━━ Records to process
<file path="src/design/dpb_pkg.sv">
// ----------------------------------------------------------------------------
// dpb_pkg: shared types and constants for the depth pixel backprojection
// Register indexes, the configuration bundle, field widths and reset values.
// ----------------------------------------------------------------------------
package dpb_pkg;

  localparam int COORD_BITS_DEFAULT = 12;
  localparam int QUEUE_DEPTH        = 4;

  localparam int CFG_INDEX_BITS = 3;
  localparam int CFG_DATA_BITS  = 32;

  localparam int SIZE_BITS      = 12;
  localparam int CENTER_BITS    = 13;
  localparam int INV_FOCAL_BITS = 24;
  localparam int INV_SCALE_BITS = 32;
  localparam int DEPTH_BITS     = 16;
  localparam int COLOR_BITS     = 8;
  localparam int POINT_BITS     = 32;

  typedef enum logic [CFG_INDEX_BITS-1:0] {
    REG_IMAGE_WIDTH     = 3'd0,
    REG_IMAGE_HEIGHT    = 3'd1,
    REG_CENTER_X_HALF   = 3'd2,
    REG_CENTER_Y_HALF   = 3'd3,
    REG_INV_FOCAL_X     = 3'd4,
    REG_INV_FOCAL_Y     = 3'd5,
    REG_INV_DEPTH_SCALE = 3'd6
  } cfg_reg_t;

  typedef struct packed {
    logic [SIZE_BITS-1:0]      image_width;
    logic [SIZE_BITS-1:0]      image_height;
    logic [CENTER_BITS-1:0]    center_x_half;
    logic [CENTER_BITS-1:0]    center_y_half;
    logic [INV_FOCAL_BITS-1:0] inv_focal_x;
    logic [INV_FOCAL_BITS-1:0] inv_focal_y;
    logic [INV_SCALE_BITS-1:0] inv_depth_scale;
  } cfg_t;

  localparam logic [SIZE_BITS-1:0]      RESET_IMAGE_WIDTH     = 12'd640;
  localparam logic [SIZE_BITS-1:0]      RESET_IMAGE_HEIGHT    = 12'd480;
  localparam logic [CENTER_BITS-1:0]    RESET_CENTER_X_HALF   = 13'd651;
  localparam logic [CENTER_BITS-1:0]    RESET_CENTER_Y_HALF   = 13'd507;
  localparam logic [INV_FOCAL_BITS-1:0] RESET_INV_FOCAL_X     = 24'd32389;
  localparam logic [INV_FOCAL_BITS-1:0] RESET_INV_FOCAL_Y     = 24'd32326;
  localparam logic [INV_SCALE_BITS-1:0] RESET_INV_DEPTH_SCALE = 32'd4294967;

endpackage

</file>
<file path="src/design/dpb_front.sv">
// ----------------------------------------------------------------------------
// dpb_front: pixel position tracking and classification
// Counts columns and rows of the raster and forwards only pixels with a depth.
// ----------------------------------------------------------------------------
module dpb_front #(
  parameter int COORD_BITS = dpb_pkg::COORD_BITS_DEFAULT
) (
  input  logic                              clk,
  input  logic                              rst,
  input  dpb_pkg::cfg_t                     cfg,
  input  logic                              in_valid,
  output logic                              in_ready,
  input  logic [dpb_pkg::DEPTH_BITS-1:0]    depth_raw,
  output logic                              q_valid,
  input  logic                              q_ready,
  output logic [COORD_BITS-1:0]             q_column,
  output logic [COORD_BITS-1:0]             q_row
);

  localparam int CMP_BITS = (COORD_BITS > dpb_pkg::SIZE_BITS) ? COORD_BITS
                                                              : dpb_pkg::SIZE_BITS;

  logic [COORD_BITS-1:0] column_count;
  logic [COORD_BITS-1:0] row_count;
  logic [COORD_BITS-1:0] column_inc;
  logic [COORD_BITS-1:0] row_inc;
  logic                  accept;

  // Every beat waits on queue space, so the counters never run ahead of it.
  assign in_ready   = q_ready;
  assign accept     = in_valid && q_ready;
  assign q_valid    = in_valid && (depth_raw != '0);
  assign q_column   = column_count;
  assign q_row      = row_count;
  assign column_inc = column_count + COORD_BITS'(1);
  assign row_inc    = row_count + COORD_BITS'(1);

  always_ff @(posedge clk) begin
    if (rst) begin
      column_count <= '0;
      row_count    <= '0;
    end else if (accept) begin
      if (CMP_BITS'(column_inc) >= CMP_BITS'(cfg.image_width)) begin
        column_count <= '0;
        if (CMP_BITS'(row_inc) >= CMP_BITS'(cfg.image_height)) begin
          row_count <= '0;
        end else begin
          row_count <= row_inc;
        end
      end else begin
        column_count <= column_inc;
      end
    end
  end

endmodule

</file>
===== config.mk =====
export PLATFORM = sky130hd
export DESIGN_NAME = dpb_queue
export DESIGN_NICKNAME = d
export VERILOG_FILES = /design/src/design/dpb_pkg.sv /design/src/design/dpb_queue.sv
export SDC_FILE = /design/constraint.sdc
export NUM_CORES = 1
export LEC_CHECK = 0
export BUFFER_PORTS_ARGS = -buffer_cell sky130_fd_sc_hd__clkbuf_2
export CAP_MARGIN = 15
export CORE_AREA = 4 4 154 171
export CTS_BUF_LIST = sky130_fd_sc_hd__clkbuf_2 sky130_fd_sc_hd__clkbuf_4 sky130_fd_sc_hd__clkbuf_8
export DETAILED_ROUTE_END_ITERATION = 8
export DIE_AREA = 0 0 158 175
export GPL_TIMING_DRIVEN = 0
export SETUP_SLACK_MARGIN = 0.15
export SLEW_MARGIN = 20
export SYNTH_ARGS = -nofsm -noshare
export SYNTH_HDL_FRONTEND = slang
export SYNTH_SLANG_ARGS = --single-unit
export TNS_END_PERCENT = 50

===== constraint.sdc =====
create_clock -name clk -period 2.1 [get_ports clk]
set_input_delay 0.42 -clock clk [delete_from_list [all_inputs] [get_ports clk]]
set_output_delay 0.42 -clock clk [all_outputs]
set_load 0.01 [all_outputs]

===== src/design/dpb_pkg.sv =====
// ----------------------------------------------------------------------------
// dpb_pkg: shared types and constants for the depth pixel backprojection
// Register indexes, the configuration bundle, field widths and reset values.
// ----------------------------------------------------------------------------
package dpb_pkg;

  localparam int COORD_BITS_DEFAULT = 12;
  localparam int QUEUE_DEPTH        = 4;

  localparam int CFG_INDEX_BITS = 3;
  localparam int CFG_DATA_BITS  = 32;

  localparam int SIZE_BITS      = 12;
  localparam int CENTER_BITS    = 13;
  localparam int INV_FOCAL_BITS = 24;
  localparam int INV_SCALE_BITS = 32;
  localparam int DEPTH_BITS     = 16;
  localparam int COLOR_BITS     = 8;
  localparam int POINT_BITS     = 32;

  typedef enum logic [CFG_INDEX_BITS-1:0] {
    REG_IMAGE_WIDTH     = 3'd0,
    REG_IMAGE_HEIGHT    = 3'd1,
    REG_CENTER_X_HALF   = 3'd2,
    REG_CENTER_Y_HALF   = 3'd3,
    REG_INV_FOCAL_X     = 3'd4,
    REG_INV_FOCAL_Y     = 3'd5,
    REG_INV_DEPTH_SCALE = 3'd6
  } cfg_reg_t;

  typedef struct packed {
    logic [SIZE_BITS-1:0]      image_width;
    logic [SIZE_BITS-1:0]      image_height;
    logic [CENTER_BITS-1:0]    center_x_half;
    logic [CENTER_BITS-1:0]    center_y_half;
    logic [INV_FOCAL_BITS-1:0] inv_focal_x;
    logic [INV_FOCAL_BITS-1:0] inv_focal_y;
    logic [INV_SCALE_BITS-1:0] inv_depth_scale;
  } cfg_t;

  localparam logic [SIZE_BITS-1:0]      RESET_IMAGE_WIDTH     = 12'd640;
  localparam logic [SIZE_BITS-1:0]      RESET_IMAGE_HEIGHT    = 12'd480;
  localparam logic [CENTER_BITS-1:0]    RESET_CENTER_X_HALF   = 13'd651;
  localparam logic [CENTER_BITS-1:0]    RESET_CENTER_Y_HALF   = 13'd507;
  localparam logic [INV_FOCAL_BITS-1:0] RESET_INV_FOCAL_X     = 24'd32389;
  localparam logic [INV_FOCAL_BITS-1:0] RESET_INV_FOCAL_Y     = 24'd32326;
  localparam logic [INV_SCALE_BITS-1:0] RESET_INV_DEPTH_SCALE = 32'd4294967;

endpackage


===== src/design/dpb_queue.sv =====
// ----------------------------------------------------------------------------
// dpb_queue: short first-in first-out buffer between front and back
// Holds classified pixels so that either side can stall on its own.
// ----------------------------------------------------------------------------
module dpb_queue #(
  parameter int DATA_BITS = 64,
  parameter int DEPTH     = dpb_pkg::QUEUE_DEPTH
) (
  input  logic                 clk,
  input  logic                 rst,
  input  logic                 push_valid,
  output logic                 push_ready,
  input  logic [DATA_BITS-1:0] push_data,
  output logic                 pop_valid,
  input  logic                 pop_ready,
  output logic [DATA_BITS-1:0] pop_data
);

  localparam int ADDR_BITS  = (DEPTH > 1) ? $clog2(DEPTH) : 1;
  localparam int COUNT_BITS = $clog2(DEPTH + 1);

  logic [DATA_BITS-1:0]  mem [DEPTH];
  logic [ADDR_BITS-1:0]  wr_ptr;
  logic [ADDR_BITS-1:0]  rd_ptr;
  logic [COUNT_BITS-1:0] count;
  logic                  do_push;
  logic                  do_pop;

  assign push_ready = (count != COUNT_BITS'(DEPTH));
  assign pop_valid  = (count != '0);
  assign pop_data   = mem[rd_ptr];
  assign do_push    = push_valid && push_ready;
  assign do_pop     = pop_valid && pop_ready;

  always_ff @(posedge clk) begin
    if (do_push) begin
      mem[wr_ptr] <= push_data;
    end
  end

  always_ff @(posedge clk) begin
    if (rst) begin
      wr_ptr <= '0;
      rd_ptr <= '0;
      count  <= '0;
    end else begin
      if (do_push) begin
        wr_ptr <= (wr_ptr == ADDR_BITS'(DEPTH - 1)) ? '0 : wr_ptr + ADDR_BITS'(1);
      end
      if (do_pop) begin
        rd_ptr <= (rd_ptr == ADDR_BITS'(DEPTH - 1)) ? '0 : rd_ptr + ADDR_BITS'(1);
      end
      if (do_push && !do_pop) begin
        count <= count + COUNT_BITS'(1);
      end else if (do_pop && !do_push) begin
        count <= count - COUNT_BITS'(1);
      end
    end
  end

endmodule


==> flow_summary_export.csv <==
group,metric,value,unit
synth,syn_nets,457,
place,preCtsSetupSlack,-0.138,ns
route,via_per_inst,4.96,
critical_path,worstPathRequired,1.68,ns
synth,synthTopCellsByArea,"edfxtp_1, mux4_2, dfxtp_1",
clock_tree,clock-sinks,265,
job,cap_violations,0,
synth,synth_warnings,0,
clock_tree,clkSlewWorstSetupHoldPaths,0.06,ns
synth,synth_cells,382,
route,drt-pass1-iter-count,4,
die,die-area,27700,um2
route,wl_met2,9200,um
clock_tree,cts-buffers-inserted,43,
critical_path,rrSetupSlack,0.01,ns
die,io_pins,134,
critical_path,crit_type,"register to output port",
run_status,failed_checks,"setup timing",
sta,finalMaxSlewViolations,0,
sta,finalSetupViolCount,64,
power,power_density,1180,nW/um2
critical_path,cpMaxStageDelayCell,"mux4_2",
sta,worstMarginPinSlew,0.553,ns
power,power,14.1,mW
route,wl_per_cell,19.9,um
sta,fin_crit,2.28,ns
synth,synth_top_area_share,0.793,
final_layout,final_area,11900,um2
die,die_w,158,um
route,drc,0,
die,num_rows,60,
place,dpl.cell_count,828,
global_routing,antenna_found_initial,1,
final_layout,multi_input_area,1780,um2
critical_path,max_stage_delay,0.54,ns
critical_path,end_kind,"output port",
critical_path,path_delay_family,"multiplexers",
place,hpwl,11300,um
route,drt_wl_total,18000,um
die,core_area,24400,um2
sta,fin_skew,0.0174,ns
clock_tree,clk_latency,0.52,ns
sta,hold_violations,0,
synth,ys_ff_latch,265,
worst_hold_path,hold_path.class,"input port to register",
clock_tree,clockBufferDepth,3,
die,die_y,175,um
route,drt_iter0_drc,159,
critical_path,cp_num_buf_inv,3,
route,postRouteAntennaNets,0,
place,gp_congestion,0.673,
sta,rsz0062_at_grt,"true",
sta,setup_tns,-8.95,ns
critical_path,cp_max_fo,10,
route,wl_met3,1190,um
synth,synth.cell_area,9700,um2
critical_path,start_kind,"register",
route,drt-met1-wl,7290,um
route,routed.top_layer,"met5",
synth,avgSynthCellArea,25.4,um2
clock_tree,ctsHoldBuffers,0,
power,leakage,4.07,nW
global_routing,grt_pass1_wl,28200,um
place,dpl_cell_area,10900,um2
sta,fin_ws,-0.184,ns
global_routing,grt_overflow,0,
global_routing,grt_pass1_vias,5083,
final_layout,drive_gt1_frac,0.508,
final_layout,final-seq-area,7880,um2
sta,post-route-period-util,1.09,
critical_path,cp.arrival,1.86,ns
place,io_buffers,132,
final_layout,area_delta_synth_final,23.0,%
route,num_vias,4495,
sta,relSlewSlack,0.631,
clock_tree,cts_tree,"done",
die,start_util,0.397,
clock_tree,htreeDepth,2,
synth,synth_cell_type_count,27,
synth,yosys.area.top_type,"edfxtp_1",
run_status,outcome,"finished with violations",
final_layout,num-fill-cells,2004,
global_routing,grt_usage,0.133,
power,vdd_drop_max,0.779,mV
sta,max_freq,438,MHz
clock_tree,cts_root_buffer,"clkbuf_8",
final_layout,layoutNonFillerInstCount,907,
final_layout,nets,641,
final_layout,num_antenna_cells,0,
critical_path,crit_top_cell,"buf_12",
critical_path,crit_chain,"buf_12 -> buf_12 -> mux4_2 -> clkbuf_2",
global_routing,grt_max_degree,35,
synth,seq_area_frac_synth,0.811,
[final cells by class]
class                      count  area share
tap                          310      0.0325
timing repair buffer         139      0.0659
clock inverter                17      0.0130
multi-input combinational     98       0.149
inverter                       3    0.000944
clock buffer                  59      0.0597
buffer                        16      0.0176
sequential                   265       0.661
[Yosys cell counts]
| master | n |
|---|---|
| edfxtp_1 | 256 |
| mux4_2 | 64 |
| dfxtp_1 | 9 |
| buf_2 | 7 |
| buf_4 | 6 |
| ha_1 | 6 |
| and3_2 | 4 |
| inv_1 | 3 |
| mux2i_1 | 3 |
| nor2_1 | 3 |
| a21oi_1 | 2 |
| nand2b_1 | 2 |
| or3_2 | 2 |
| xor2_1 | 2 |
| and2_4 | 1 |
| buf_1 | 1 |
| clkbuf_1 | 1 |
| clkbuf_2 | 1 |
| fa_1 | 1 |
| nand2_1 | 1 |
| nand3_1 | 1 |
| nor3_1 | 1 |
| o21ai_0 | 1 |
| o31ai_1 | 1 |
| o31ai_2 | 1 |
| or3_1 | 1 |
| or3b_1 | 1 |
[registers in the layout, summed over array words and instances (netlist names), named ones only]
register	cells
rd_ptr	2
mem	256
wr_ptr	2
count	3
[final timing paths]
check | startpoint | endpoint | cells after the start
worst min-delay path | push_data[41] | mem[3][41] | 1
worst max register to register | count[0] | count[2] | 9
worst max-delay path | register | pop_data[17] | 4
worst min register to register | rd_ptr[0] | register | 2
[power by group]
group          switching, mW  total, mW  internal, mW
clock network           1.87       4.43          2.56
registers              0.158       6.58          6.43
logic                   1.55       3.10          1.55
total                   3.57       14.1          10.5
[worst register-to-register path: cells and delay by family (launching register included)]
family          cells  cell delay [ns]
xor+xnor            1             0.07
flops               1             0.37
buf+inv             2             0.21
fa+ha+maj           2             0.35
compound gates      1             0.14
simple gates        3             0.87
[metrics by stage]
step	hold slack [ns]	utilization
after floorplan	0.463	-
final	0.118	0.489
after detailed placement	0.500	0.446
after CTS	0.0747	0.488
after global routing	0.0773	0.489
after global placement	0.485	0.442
━━━━
◆ **Work to complete**
Count each line above with "inverter"; write only the number.

◆ **Response for this exercise**
2